7 Mar 2015
One of my grandchildren asked me quite a penetrating question this week. Everybody knows how perceptive these little people are, especially when they are around big people. I am all for questions and answering questions and that sort of thing. Sometimes, however, the question crosses the wrong line.
“Grandpa,” one of the little people asked, “how old are you?”
One thing I have adhered to throughout life is to always tell the truth, which has been a great challenge.
Before I was married, there was no problem about always telling the truth. I always got in trouble if I did not tell the truth and so my practice has been to always tell the truth, no matter how difficult it might be and no matter who it might hurt.
Then I got married. Growing up I did not have much interaction with people of the opposite sex. Actually, they made me nervous every time I was around them. What do you say? What do you talk about? After all, girls are not boys.
After being married for several years, I was presented with a question I was in no way prepared for.

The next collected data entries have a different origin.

From an optimization exercise on the open Yosys and OpenROAD flow, aimed at small area, a short achievable clock period and few clock cycles per item; shortcuts taken in it are not production practice.
The RTL was checked by simulation tests, not by an equivalence proof against the original design.
No activity file was given, so power comes from the tool's default toggle rates.

<file path="flow/design.v">
`timescale 1ns / 1ps
package sqllex_pkg;
  localparam logic [3:0] M_N   = 4'd0;    
  localparam logic [3:0] M_NS  = 4'd1;    
  localparam logic [3:0] M_ND  = 4'd2;    
  localparam logic [3:0] M_B   = 4'd4;    
  localparam logic [3:0] M_BS  = 4'd5;    
  localparam logic [3:0] M_L   = 4'd6;    
  localparam logic [3:0] M_S   = 4'd8;    
  localparam logic [3:0] M_SQ  = 4'd9;    
  localparam logic [3:0] M_W   = 4'd10;   
  localparam logic [3:0] M_NUM = 4'd11;   
endpackage
`timescale 1ns / 1ps
module sqllex_kwmatch (
  input  logic [7:0] s,
  input  logic [4:0] sym,
  output logic [7:0] ns,
  output logic       acc
);
  assign acc = s >= 8'd252;
  always_comb begin
    ns = 8'd171;
    case ({s, sym})
      {8'd0, 5'd1}: ns = 8'd1;
      {8'd0, 5'd2}: ns = 8'd2;
      {8'd0, 5'd3}: ns = 8'd3;
      {8'd0, 5'd4}: ns = 8'd4;
      {8'd0, 5'd5}: ns = 8'd87;
      {8'd0, 5'd6}: ns = 8'd6;
      {8'd0, 5'd7}: ns = 8'd7;
      {8'd0, 5'd8}: ns = 8'd8;
      {8'd0, 5'd9}: ns = 8'd9;
      {8'd0, 5'd10}: ns = 8'd10;
      {8'd0, 5'd12}: ns = 8'd11;
      {8'd0, 5'd13}: ns = 8'd12;
      {8'd0, 5'd14}: ns = 8'd13;
      {8'd0, 5'd15}: ns = 8'd14;
      {8'd0, 5'd16}: ns = 8'd15;
      {8'd0, 5'd18}: ns = 8'd16;
      {8'd0, 5'd19}: ns = 8'd17;
      {8'd0, 5'd20}: ns = 8'd18;
      {8'd0, 5'd21}: ns = 8'd81;
      {8'd0, 5'd22}: ns = 8'd20;
      {8'd0, 5'd23}: ns = 8'd21;
      {8'd1, 5'd12}: ns = 8'd22;
      {8'd1, 5'd14}: ns = 8'd23;
      {8'd1, 5'd19}: ns = 8'd252;
      {8'd1, 5'd22}: ns = 8'd24;
      {8'd2, 5'd5}: ns = 8'd25;
      {8'd2, 5'd9}: ns = 8'd26;
      {8'd2, 5'd12}: ns = 8'd27;
      {8'd2, 5'd15}: ns = 8'd28;
      {8'd2, 5'd25}: ns = 8'd252;
      {8'd3, 5'd1}: ns = 8'd29;
      {8'd3, 5'd8}: ns = 8'd30;
      {8'd3, 5'd12}: ns = 8'd31;
      {8'd3, 5'd15}: ns = 8'd32;
      {8'd3, 5'd18}: ns = 8'd33;
      {8'd3, 5'd21}: ns = 8'd95;
      {8'd4, 5'd1}: ns = 8'd35;
      {8'd4, 5'd5}: ns = 8'd36;
      {8'd4, 5'd9}: ns = 8'd37;
      {8'd87, 5'd12}: ns = 8'd38;
      {8'd87, 5'd14}: ns = 8'd23;
      {8'd87, 5'd24}: ns = 8'd39;
      {8'd6, 5'd1}: ns = 8'd40;
      {8'd6, 5'd5}: ns = 8'd41;
      {8'd6, 5'd15}: ns = 8'd42;
      {8'd6, 5'd18}: ns = 8'd43;
      {8'd6, 5'd21}: ns = 8'd44;
      {8'd7, 5'd18}: ns = 8'd45;
      {8'd8, 5'd1}: ns = 8'd46;
      {8'd9, 5'd6}: ns = 8'd252;
      {8'd9, 5'd14}: ns = 8'd253;
      {8'd9, 5'd19}: ns = 8'd252;
      {8'd10, 5'd15}: ns = 8'd47;
      {8'd11, 5'd5}: ns = 8'd48;
      {8'd11, 5'd9}: ns = 8'd49;
      {8'd11, 5'd15}: ns = 8'd50;
      {8'd11, 5'd20}: ns = 8'd51;
      {8'd12, 5'd1}: ns = 8'd52;
      {8'd12, 5'd9}: ns = 8'd53;
      {8'd13, 5'd15}: ns = 8'd54;
      {8'd13, 5'd21}: ns = 8'd55;
      {8'd13, 5'd22}: ns = 8'd22;
      {8'd14, 5'd6}: ns = 8'd252;
      {8'd14, 5'd14}: ns = 8'd252;
      {8'd14, 5'd16}: ns = 8'd56;
      {8'd14, 5'd18}: ns = 8'd254;
      {8'd14, 5'd21}: ns = 8'd57;
      {8'd15, 5'd12}: ns = 8'd58;
      {8'd15, 5'd18}: ns = 8'd59;
      {8'd16, 5'd1}: ns = 8'd60;
      {8'd16, 5'd5}: ns = 8'd61;
      {8'd16, 5'd9}: ns = 8'd62;
      {8'd16, 5'd15}: ns = 8'd63;
      {8'd16, 5'd20}: ns = 8'd51;
      {8'd17, 5'd5}: ns = 8'd64;
      {8'd17, 5'd21}: ns = 8'd101;
      {8'd17, 5'd25}: ns = 8'd66;
      {8'd18, 5'd1}: ns = 8'd67;
      {8'd18, 5'd8}: ns = 8'd56;
      {8'd18, 5'd9}: ns = 8'd93;
      {8'd18, 5'd15}: ns = 8'd69;
      {8'd18, 5'd18}: ns = 8'd70;
      {8'd18, 5'd25}: ns = 8'd71;
      {8'd81, 5'd14}: ns = 8'd72;
      {8'd81, 5'd16}: ns = 8'd73;
      {8'd20, 5'd1}: ns = 8'd74;
      {8'd21, 5'd8}: ns = 8'd75;
      {8'd22, 5'd12}: ns = 8'd252;
      {8'd23, 5'd4}: ns = 8'd252;
      {8'd24, 5'd7}: ns = 8'd252;
      {8'd25, 5'd7}: ns = 8'd47;
      {8'd25, 5'd20}: ns = 8'd76;
      {8'd26, 5'd14}: ns = 8'd77;
      {8'd27, 5'd15}: ns = 8'd78;
      {8'd28, 5'd15}: ns = 8'd79;
      {8'd29, 5'd19}: ns = 8'd80;
      {8'd30, 5'd1}: ns = 8'd42;
      {8'd31, 5'd15}: ns = 8'd19;
      {8'd32, 5'd21}: ns = 8'd82;
      {8'd33, 5'd15}: ns = 8'd83;
      {8'd95, 5'd18}: ns = 8'd84;
      {8'd35, 5'd20}: ns = 8'd80;
      {8'd36, 5'd3}: ns = 8'd85;
      {8'd36, 5'd6}: ns = 8'd144;
      {8'd36, 5'd12}: ns = 8'd5;
      {8'd37, 5'd19}: ns = 8'd88;
      {8'd38, 5'd19}: ns = 8'd89;
      {8'd39, 5'd3}: ns = 8'd90;
      {8'd39, 5'd9}: ns = 8'd91;
      {8'd40, 5'd12}: ns = 8'd29;
      {8'd41, 5'd20}: ns = 8'd92;
      {8'd42, 5'd18}: ns = 8'd252;
      {8'd43, 5'd15}: ns = 8'd68;
      {8'd44, 5'd12}: ns = 8'd22;
      {8'd44, 5'd14}: ns = 8'd94;
      {8'd45, 5'd15}: ns = 8'd34;
      {8'd46, 5'd22}: ns = 8'd96;
      {8'd253, 5'd4}: ns = 8'd97;
      {8'd253, 5'd14}: ns = 8'd98;
      {8'd253, 5'd19}: ns = 8'd99;
      {8'd253, 5'd20}: ns = 8'd166;
      {8'd47, 5'd9}: ns = 8'd65;
      {8'd48, 5'd6}: ns = 8'd54;
      {8'd49, 5'd11}: ns = 8'd80;
      {8'd50, 5'd15}: ns = 8'd102;
      {8'd50, 5'd23}: ns = 8'd98;
      {8'd51, 5'd18}: ns = 8'd103;
      {8'd52, 5'd24}: ns = 8'd252;
      {8'd53, 5'd14}: ns = 8'd255;
      {8'd54, 5'd20}: ns = 8'd252;
      {8'd55, 5'd12}: ns = 8'd22;
      {8'd55, 5'd13}: ns = 8'd104;
      {8'd56, 5'd5}: ns = 8'd65;
      {8'd254, 5'd4}: ns = 8'd98;
      {8'd57, 5'd20}: ns = 8'd98;
      {8'd58, 5'd19}: ns = 8'd105;
      {8'd59, 5'd15}: ns = 8'd106;
      {8'd60, 5'd9}: ns = 8'd29;
      {8'd61, 5'd3}: ns = 8'd107;
      {8'd61, 5'd20}: ns = 8'd108;
      {8'd62, 5'd7}: ns = 8'd109;
      {8'd63, 5'd23}: ns = 8'd110;
      {8'd64, 5'd12}: ns = 8'd111;
      {8'd64, 5'd20}: ns = 8'd252;
      {8'd101, 5'd2}: ns = 8'd112;
      {8'd101, 5'd13}: ns = 8'd252;
      {8'd66, 5'd19}: ns = 8'd113;
      {8'd67, 5'd2}: ns = 8'd114;
      {8'd93, 5'd13}: ns = 8'd115;
      {8'd69, 5'd31}: ns = 8'd116;
      {8'd70, 5'd9}: ns = 8'd68;
      {8'd70, 5'd21}: ns = 8'd80;
      {8'd71, 5'd16}: ns = 8'd80;
      {8'd72, 5'd9}: ns = 8'd117;
      {8'd73, 5'd4}: ns = 8'd118;
      {8'd73, 5'd16}: ns = 8'd98;
      {8'd74, 5'd12}: ns = 8'd119;
      {8'd74, 5'd18}: ns = 8'd120;
      {8'd75, 5'd5}: ns = 8'd121;
      {8'd75, 5'd9}: ns = 8'd114;
      {8'd76, 5'd23}: ns = 8'd122;
      {8'd77, 5'd1}: ns = 8'd123;
      {8'd78, 5'd2}: ns = 8'd252;
      {8'd79, 5'd12}: ns = 8'd124;
      {8'd80, 5'd5}: ns = 8'd252;
      {8'd19, 5'd2}: ns = 8'd252;
      {8'd19, 5'd19}: ns = 8'd80;
      {8'd82, 5'd14}: ns = 8'd54;
      {8'd83, 5'd19}: ns = 8'd125;
      {8'd84, 5'd19}: ns = 8'd126;
      {8'd85, 5'd12}: ns = 8'd127;
      {8'd85, 5'd15}: ns = 8'd128;
      {8'd144, 5'd1}: ns = 8'd129;
      {8'd5, 5'd5}: ns = 8'd35;
      {8'd88, 5'd20}: ns = 8'd130;
      {8'd89, 5'd5}: ns = 8'd252;
      {8'd89, 5'd9}: ns = 8'd131;
      {8'd90, 5'd5}: ns = 8'd132;
      {8'd91, 5'd19}: ns = 8'd133;
      {8'd91, 5'd20}: ns = 8'd252;
      {8'd92, 5'd3}: ns = 8'd134;
      {8'd68, 5'd13}: ns = 8'd252;
      {8'd94, 5'd3}: ns = 8'd135;
      {8'd34, 5'd21}: ns = 8'd102;
      {8'd96, 5'd9}: ns = 8'd136;
      {8'd97, 5'd5}: ns = 8'd52;
      {8'd98, 5'd5}: ns = 8'd42;
      {8'd99, 5'd5}: ns = 8'd137;
      {8'd99, 5'd20}: ns = 8'd42;
      {8'd166, 5'd5}: ns = 8'd138;
      {8'd166, 5'd15}: ns = 8'd252;
      {8'd65, 5'd14}: ns = 8'd252;
      {8'd102, 5'd16}: ns = 8'd252;
      {8'd103, 5'd9}: ns = 8'd68;
      {8'd255, 5'd21}: ns = 8'd125;
      {8'd104, 5'd2}: ns = 8'd98;
      {8'd105, 5'd31}: ns = 8'd139;
      {8'd106, 5'd3}: ns = 8'd140;
      {8'd107, 5'd15}: ns = 8'd141;
      {8'd108, 5'd21}: ns = 8'd142;
      {8'd109, 5'd8}: ns = 8'd54;
      {8'd110, 5'd9}: ns = 8'd23;
      {8'd110, 5'd14}: ns = 8'd143;
      {8'd110, 5'd20}: ns = 8'd86;
      {8'd111, 5'd5}: ns = 8'd145;
      {8'd112, 5'd19}: ns = 8'd146;
      {8'd113, 5'd4}: ns = 8'd118;
      {8'd114, 5'd12}: ns = 8'd80;
      {8'd115, 5'd5}: ns = 8'd147;
      {8'd116, 5'd3}: ns = 8'd148;
      {8'd116, 5'd4}: ns = 8'd118;
      {8'd116, 5'd14}: ns = 8'd149;
      {8'd117, 5'd15}: ns = 8'd65;
      {8'd118, 5'd1}: ns = 8'd35;
      {8'd119, 5'd21}: ns = 8'd150;
      {8'd120, 5'd3}: ns = 8'd151;
      {8'd121, 5'd14}: ns = 8'd252;
      {8'd121, 5'd18}: ns = 8'd80;
      {8'd122, 5'd5}: ns = 8'd56;
      {8'd123, 5'd18}: ns = 8'd152;
      {8'd124, 5'd5}: ns = 8'd153;
      {8'd125, 5'd19}: ns = 8'd252;
      {8'd126, 5'd15}: ns = 8'd42;
      {8'd127, 5'd1}: ns = 8'd154;
      {8'd128, 5'd4}: ns = 8'd80;
      {8'd129, 5'd21}: ns = 8'd155;
      {8'd130, 5'd9}: ns = 8'd156;
      {8'd131, 5'd6}: ns = 8'd252;
      {8'd132, 5'd16}: ns = 8'd135;
      {8'd133, 5'd20}: ns = 8'd125;
      {8'd134, 5'd8}: ns = 8'd252;
      {8'd135, 5'd20}: ns = 8'd72;
      {8'd136, 5'd14}: ns = 8'd24;
      {8'd137, 5'd18}: ns = 8'd54;
      {8'd138, 5'd7}: ns = 8'd98;
      {8'd138, 5'd18}: ns = 8'd157;
      {8'd139, 5'd9}: ns = 8'd158;
      {8'd140, 5'd5}: ns = 8'd159;
      {8'd141, 5'd18}: ns = 8'd23;
      {8'd142, 5'd18}: ns = 8'd65;
      {8'd143, 5'd21}: ns = 8'd68;
      {8'd86, 5'd25}: ns = 8'd71;
      {8'd145, 5'd3}: ns = 8'd54;
      {8'd146, 5'd20}: ns = 8'd42;
      {8'd147, 5'd19}: ns = 8'd160;
      {8'd148, 5'd8}: ns = 8'd30;
      {8'd149, 5'd21}: ns = 8'd161;
      {8'd150, 5'd5}: ns = 8'd125;
      {8'd151, 5'd8}: ns = 8'd162;
      {8'd152, 5'd25}: ns = 8'd105;
      {8'd153, 5'd1}: ns = 8'd65;
      {8'd154, 5'd18}: ns = 8'd80;
      {8'd155, 5'd12}: ns = 8'd54;
      {8'd156, 5'd14}: ns = 8'd145;
      {8'd157, 5'd19}: ns = 8'd111;
      {8'd158, 5'd14}: ns = 8'd163;
      {8'd159, 5'd4}: ns = 8'd164;
      {8'd160, 5'd20}: ns = 8'd165;
      {8'd161, 5'd13}: ns = 8'd104;
      {8'd162, 5'd1}: ns = 8'd100;
      {8'd163, 5'd20}: ns = 8'd167;
      {8'd164, 5'd21}: ns = 8'd154;
      {8'd165, 5'd1}: ns = 8'd168;
      {8'd100, 5'd18}: ns = 8'd169;
      {8'd167, 5'd5}: ns = 8'd170;
      {8'd168, 5'd13}: ns = 8'd102;
      {8'd169, 5'd27}: ns = 8'd252;
      {8'd170, 5'd7}: ns = 8'd98;
      default: ;
    endcase
  end
endmodule
`timescale 1ns / 1ps
module sqllex_ofifo (
  input  logic        clk,
  input  logic        rst_n,
  input  logic        push,
  input  logic [1:0]  push_cls,
  input  logic [15:0] push_start,
  input  logic [16:0] push_end,
  input  logic        push_last,
  input  logic        push_ovf,
  input  logic        pop,
  output logic        full,
  output logic [1:0]  cls,
  output logic [15:0] start,
  output logic [16:0] stop,
  output logic        last,
  output logic        ovf
);
  always_ff @(posedge clk) begin
    if (!full) begin
      cls   <= push_cls;
      start <= push_start;
      stop  <= push_end;
      last  <= push_last;
      ovf   <= push_ovf;
    end
    if (!rst_n)    full <= 1'b0;
    else if (full) full <= !pop;
    else           full <= push;
  end
endmodule
`timescale 1ns / 1ps
module sqllex_scan (
  input  logic        clk,
  input  logic        rst_n,
  input  logic        in_valid,
  output logic        in_stall,
  input  logic [15:0] code_unit,
  input  logic        text_end,
  input  logic        busy,         
  output logic        emit,         
  output logic [1:0]  emit_cls,
  output logic [15:0] emit_start,
  output logic [16:0] emit_end,
  output logic        emit_last,
  output logic        emit_ovf
);
  logic [7:0] c8;
  logic       hz, letter, under, two;
  logic       n_slash, n_star, n_dash, n_quote, n_crlf, n_wst, n_dig, n_wc, n_nc;
  logic [4:0] n_sym;
  assign c8      = code_unit[7:0];
  assign hz      = code_unit[15:8] == 8'd0;
  assign letter  = hz && (c8[7:6] == 2'b01) && (c8[4:0] != 5'd0) && (c8[4:0] <= 5'd26);
  assign under   = hz && c8 == 8'h5F;
  assign two     = hz && c8 == 8'h32;
  assign n_slash = hz && c8 == 8'h2F;
  assign n_star  = hz && c8 == 8'h2A;
  assign n_dash  = hz && c8 == 8'h2D;
  assign n_quote = hz && c8 == 8'h27;
  assign n_crlf  = hz && (c8 == 8'h0D || c8 == 8'h0A);
  assign n_dig   = hz && c8[7:4] == 4'h3 && c8[3:0] <= 4'd9;
  assign n_wst   = letter || under;
  assign n_wc    = n_wst || n_dig || (hz && (c8 == 8'h24 || c8 == 8'h23));
  assign n_nc    = n_dig || (hz && (c8 == 8'h2E || c8 == 8'h45 || c8 == 8'h65));
  assign n_sym   = n_wst ? c8[4:0] : {two, two, 1'b0, two, two};
  localparam logic [3:0] K_OTHER = 4'b0000;
  localparam logic [3:0] K_SLASH = 4'b0001;
  localparam logic [3:0] K_STAR  = 4'b0010;
  localparam logic [3:0] K_DASH  = 4'b0011;
  localparam logic [3:0] K_QUOTE = 4'b0100;
  localparam logic [3:0] K_CRLF  = 4'b0101;
  localparam logic [3:0] K_DOT   = 4'b0110;
  localparam logic [3:0] K_DOLH  = 4'b1000;    
  localparam logic [3:0] K_DIGIT = 4'b1001;
  localparam logic [3:0] K_LET   = 4'b1010;    
  localparam logic [3:0] K_LETE  = 4'b1011;    
  logic [3:0] n_k;
  always_comb begin
    n_k = K_OTHER;
    if (n_wst)                                 n_k = (c8[4:0] == 5'd5) ? K_LETE : K_LET;
    else if (n_dig)                            n_k = K_DIGIT;
    else if (hz && (c8 == 8'h24 || c8 == 8'h23)) n_k = K_DOLH;
    else if (n_slash)                          n_k = K_SLASH;
    else if (n_star)                           n_k = K_STAR;
    else if (n_dash)                           n_k = K_DASH;
    else if (n_quote)                          n_k = K_QUOTE;
    else if (n_crlf)                           n_k = K_CRLF;
    else if (hz && c8 == 8'h2E)                n_k = K_DOT;
  end
  logic       i_v, i_end;
  logic [3:0] i_k;
  logic       slash, star, dash, quote, crlf, wstart, digit, wordc, numc;
  logic [4:0] i_s;
  assign slash  = i_k == K_SLASH;
  assign star   = i_k == K_STAR;
  assign dash   = i_k == K_DASH;
  assign quote  = i_k == K_QUOTE;
  assign crlf   = i_k == K_CRLF;
  assign wordc  = i_k[3];
  assign wstart = i_k[3] && i_k[1];
  assign digit  = i_k == K_DIGIT;
  assign numc   = (i_k[3] && i_k[0]) || i_k == K_DOT;
  logic       cc_r;         
  logic [3:0]  mode_r, m_nxt, mode_d;
  logic        fin_r, pov_r;
  logic        bc_r, bc_d;      
  logic [16:0] pos_r, pos_inc;
  logic [15:0] tb_r;
  logic [7:0]  ds_r, ds_step;
  logic        acc;
  sqllex_kwmatch u_kw (.s(ds_r), .sym(i_s), .ns(ds_step), .acc(acc));
  logic close, rescan, newtok, tokopen, bc, blocked, go;
  assign bc = bc_r;
  always_comb begin
    close  = 1'b0;      
    rescan = 1'b0;
    m_nxt  = mode_r;
    case (mode_r)
      sqllex_pkg::M_B:   m_nxt = star ? sqllex_pkg::M_BS : sqllex_pkg::M_B;
      sqllex_pkg::M_BS:  m_nxt = slash ? sqllex_pkg::M_N : (star ? sqllex_pkg::M_BS : sqllex_pkg::M_B);
      sqllex_pkg::M_L:   if (crlf) begin close = 1'b1; rescan = 1'b1; end
      sqllex_pkg::M_S:   m_nxt = quote ? sqllex_pkg::M_SQ : sqllex_pkg::M_S;
      sqllex_pkg::M_SQ:  if (quote) m_nxt = sqllex_pkg::M_S; else begin close = 1'b1; rescan = 1'b1; end
      sqllex_pkg::M_W:   if (!wordc) begin close = acc; rescan = 1'b1; end
      sqllex_pkg::M_NUM: if (!numc) begin close = 1'b1; rescan = 1'b1; end
      sqllex_pkg::M_NS:  if (star) m_nxt = sqllex_pkg::M_B; else rescan = 1'b1;
      sqllex_pkg::M_ND:  if (dash) m_nxt = sqllex_pkg::M_L; else rescan = 1'b1;
      default: rescan = 1'b1;
    endcase
    newtok = 1'b0;
    if (rescan) begin
      newtok = 1'b1;
      if (slash)       m_nxt = sqllex_pkg::M_NS;
      else if (dash)   m_nxt = sqllex_pkg::M_ND;
      else if (quote)  m_nxt = sqllex_pkg::M_S;
      else if (wstart) m_nxt = sqllex_pkg::M_W;
      else if (digit)  m_nxt = sqllex_pkg::M_NUM;
      else begin
        m_nxt  = sqllex_pkg::M_N;
        newtok = 1'b0;
      end
    end
  end
  logic bc_set;    
  assign bc_set  = mode_r == sqllex_pkg::M_BS && slash;
  assign tokopen = bc_set || !(m_nxt == sqllex_pkg::M_N || m_nxt == sqllex_pkg::M_NS ||
                               m_nxt == sqllex_pkg::M_ND);
  assign blocked  = busy && (fin_r || bc || (i_v && cc_r));
  assign go       = i_v && !fin_r && !blocked;
  assign in_stall = i_v && !go;
  assign emit       = fin_r ? (mode_r != sqllex_pkg::M_W || acc) : (bc || (i_v && close));
  assign emit_start = tb_r;
  assign emit_end   = pos_r;
  assign emit_ovf   = (fin_r || bc) ? pov_r : pos_r[16];
  assign emit_last  = fin_r || bc || !(i_end && (quote || digit));
  always_comb begin
    case (mode_r)
      sqllex_pkg::M_S, sqllex_pkg::M_SQ: emit_cls = 2'd1;
      sqllex_pkg::M_W:                   emit_cls = 2'd2;
      sqllex_pkg::M_NUM:                 emit_cls = 2'd3;
      default:                           emit_cls = 2'd0;
    endcase
  end
  assign pos_inc = pos_r[16] ? pos_r : pos_r + 17'd1;
  logic [3:0] m_go;
  assign m_go = (i_end && !tokopen) ? sqllex_pkg::M_N : m_nxt;
  always_comb begin
    mode_d = mode_r;
    bc_d   = bc_r;
    if (fin_r) begin
      if (!busy) begin
        mode_d = sqllex_pkg::M_N;
        bc_d   = 1'b0;
      end
    end else if (go) begin
      mode_d = m_go;
      bc_d   = bc_set;
    end else if (bc_r && !busy) begin
      bc_d   = 1'b0;
    end
  end
  function automatic logic may_close(input logic [3:0] m, input logic crlf_i, input logic quote_i,
                                     input logic wc_i, input logic nc_i);
    may_close = (m == sqllex_pkg::M_L && crlf_i) || (m == sqllex_pkg::M_SQ && !quote_i) ||
                (m == sqllex_pkg::M_W && !wc_i) || (m == sqllex_pkg::M_NUM && !nc_i);
  endfunction
  logic cc_go, cc_hold;
  assign cc_go   = may_close(m_go, n_crlf, n_quote, n_wc, n_nc);
  assign cc_hold = may_close(mode_r, n_crlf, n_quote, n_wc, n_nc);
  always_ff @(posedge clk) begin
    if (!in_stall) begin
      i_end  <= text_end;
      i_k    <= n_k;
      i_s    <= n_sym;
      cc_r   <= go ? cc_go : cc_hold;
    end
    if (go && newtok) tb_r <= pos_r[15:0] | {16{pos_r[16]}};
    if (go) pov_r <= pos_r[16];
    if (!rst_n) begin
      i_v    <= 1'b0;
      mode_r <= sqllex_pkg::M_N;
      bc_r   <= 1'b0;
      fin_r  <= 1'b0;
      pos_r  <= '0;
      ds_r   <= '0;
    end else begin
      if (!in_stall) i_v <= in_valid;
      mode_r <= mode_d;
      bc_r   <= bc_d;
      if (fin_r) begin
        if (!busy) begin
          fin_r <= 1'b0;
          pos_r <= '0;
          ds_r  <= '0;
        end
      end else if (go) begin
        pos_r <= (i_end && !tokopen) ? 17'd0 : pos_inc;
        fin_r <= i_end && tokopen;
        ds_r  <= (m_nxt == sqllex_pkg::M_W) ? ds_step : 8'd0;
      end
    end
  end
endmodule
`timescale 1ns / 1ps
module sql_lexer_token_classifier_core (
  input  logic        clk,
  input  logic        rst_n,
  input  logic        in_valid,
  output logic        in_stall,
  input  logic [15:0] in_code_unit,
  input  logic        in_text_end,
  output logic        out_valid,
  input  logic        out_stall,
  output logic [1:0]  out_token_class,
  output logic [15:0] out_token_start,
  output logic [16:0] out_token_end,
  output logic        out_run_last,
  output logic        out_offset_overflow
);
  logic        emit, emit_last, busy;
  logic [1:0]  emit_cls;
  logic [15:0] emit_start;
  logic [16:0] emit_end;
  logic        emit_ovf;
  sqllex_scan u_scan (
    .clk        (clk),
    .rst_n      (rst_n),
    .in_valid   (in_valid),
    .in_stall   (in_stall),
    .code_unit  (in_code_unit),
    .text_end   (in_text_end),
    .busy       (busy),
    .emit       (emit),
    .emit_cls   (emit_cls),
    .emit_start (emit_start),
    .emit_end   (emit_end),
    .emit_last  (emit_last),
    .emit_ovf   (emit_ovf)
  );
  sqllex_ofifo u_ofifo (
    .clk        (clk),
    .rst_n      (rst_n),
    .push       (emit),
    .push_cls   (emit_cls),
    .push_start (emit_start),
    .push_end   (emit_end),
    .push_last  (emit_last),
    .push_ovf   (emit_ovf),
    .pop        (!out_stall),
    .full       (busy),
    .cls        (out_token_class),
    .start      (out_token_start),
    .stop       (out_token_end),
    .last       (out_run_last),
    .ovf        (out_offset_overflow)
  );
  assign out_valid = busy;
endmodule
</file>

We were going to a banquet and just before leaving the house, my wife looked at me and said, “Does this dress make me look too fat?”
Where was my father when this question was posed? He never prepared me for such questions.
I really did not know what to say. Truth, as everybody knows, can be relative, especially when you are related to the one who was asking you the question. When it comes to clothing and fashions, I am completely outclassed.
After I got over being stunned by this question posed to me by my wife, a wonderful thought hit me. I looked at her and simply said, “I don’t know about that, but your hair looks beautiful.”
“Oh,” she said with a smile dancing all over her face, “thank you.”
Enough said.
Getting back to the question of the little person, I had to ponder for quite a while. How old am I, really?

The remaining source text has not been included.